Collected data
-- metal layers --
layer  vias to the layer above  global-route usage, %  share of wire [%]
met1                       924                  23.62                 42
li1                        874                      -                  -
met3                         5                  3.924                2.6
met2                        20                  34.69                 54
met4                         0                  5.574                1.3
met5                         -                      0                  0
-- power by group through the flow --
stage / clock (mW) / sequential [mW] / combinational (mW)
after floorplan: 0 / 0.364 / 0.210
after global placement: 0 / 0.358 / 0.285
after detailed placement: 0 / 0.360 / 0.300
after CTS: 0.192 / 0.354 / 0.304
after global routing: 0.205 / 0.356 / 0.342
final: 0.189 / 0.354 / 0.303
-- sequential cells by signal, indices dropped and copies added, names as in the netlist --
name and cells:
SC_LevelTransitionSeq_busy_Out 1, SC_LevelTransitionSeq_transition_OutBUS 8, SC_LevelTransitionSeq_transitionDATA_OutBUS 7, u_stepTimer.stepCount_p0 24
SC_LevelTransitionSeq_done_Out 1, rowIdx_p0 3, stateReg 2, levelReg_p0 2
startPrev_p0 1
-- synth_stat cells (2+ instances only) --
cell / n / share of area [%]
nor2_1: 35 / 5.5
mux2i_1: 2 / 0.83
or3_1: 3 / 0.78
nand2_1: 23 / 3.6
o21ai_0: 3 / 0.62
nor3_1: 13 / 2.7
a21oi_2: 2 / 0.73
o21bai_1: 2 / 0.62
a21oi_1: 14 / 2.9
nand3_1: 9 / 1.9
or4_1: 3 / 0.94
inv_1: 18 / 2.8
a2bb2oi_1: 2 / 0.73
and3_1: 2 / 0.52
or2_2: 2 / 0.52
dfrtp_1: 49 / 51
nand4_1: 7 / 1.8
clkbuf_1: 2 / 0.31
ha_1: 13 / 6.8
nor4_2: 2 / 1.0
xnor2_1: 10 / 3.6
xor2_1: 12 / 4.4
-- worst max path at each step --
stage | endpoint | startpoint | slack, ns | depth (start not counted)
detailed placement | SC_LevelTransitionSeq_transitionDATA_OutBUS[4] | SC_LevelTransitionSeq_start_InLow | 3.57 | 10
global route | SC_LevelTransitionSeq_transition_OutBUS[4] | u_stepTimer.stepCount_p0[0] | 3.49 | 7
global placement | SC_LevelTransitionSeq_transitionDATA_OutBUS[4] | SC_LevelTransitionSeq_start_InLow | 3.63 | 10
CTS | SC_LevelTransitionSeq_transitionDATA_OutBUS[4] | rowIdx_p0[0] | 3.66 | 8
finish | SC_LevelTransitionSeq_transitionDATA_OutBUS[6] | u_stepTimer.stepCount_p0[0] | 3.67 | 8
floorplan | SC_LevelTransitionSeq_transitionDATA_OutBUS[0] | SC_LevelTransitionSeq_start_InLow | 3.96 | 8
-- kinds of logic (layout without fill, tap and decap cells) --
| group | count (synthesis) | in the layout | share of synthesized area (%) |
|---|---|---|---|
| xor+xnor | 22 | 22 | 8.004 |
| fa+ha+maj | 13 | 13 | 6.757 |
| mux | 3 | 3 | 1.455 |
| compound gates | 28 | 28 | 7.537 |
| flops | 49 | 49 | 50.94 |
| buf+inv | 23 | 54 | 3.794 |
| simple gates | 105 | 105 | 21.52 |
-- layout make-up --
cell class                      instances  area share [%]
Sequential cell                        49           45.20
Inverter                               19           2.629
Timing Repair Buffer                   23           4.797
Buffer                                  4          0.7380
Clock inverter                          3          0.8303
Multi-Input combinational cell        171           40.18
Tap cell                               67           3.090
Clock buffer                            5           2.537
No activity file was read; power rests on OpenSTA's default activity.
---
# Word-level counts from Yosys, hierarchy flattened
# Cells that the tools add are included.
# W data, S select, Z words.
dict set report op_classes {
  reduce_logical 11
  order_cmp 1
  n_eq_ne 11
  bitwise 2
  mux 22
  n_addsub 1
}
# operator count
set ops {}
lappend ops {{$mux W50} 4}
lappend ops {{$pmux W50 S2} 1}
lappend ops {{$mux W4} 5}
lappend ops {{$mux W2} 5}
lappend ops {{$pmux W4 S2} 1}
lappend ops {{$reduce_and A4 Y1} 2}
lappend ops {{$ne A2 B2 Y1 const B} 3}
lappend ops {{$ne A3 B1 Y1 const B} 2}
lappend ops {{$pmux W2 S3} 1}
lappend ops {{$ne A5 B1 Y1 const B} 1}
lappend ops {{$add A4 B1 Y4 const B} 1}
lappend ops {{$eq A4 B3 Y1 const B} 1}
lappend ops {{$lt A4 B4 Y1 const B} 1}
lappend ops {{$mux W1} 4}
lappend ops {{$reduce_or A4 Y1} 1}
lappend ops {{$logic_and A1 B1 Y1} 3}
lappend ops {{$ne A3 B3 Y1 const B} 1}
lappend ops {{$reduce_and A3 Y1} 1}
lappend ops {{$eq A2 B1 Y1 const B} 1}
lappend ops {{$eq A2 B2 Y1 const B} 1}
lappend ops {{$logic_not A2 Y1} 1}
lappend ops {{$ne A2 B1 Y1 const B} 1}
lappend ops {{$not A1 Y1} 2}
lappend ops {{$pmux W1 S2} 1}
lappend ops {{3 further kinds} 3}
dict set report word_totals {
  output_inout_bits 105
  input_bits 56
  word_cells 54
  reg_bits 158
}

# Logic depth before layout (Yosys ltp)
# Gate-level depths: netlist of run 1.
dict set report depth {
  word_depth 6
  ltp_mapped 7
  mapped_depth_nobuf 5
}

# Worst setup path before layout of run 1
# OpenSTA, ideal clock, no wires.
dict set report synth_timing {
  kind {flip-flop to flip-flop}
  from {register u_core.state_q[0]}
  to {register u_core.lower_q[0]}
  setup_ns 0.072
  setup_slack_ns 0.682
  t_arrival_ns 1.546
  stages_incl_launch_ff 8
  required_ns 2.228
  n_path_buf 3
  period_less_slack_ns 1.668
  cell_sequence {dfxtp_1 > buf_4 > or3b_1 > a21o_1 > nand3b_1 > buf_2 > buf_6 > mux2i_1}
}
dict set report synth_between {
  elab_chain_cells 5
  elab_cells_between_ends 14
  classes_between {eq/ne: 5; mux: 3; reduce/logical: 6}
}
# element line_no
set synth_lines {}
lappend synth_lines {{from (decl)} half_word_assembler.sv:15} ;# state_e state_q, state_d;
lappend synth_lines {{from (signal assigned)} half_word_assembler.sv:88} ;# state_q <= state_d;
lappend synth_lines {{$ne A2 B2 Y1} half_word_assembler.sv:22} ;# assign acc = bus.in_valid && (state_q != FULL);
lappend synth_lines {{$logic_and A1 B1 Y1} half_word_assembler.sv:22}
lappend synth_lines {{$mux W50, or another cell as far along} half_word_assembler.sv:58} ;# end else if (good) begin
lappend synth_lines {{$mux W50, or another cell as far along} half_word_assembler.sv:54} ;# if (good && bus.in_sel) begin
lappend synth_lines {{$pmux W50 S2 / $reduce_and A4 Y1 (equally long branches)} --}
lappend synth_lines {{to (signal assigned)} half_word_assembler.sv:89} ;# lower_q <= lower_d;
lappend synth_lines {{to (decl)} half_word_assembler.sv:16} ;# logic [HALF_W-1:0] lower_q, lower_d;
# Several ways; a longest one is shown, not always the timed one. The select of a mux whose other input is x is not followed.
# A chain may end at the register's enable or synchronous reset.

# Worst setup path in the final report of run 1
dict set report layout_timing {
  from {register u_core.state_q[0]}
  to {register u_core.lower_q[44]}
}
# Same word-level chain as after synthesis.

* [Exercise directions]
Among the entries above, the lines between the ones containing "or3_1: 3 / 0.78" and "finish | SC_LevelTransitionSeq_transitionDATA_OutBUS[6]", inclusive, are to be transcribed exactly. No other line is to be given.

* [Solution to this task]
or3_1: 3 / 0.78
nand2_1: 23 / 3.6
o21ai_0: 3 / 0.62
nor3_1: 13 / 2.7
a21oi_2: 2 / 0.73
o21bai_1: 2 / 0.62
a21oi_1: 14 / 2.9
nand3_1: 9 / 1.9
or4_1: 3 / 0.94
inv_1: 18 / 2.8
a2bb2oi_1: 2 / 0.73
and3_1: 2 / 0.52
or2_2: 2 / 0.52
dfrtp_1: 49 / 51
nand4_1: 7 / 1.8
clkbuf_1: 2 / 0.31
ha_1: 13 / 6.8
nor4_2: 2 / 1.0
xnor2_1: 10 / 3.6
xor2_1: 12 / 4.4
-- worst max path at each step --
stage | endpoint | startpoint | slack, ns | depth (start not counted)
detailed placement | SC_LevelTransitionSeq_transitionDATA_OutBUS[4] | SC_LevelTransitionSeq_start_InLow | 3.57 | 10
global route | SC_LevelTransitionSeq_transition_OutBUS[4] | u_stepTimer.stepCount_p0[0] | 3.49 | 7
global placement | SC_LevelTransitionSeq_transitionDATA_OutBUS[4] | SC_LevelTransitionSeq_start_InLow | 3.63 | 10
CTS | SC_LevelTransitionSeq_transitionDATA_OutBUS[4] | rowIdx_p0[0] | 3.66 | 8
finish | SC_LevelTransitionSeq_transitionDATA_OutBUS[6] | u_stepTimer.stepCount_p0[0] | 3.67 | 8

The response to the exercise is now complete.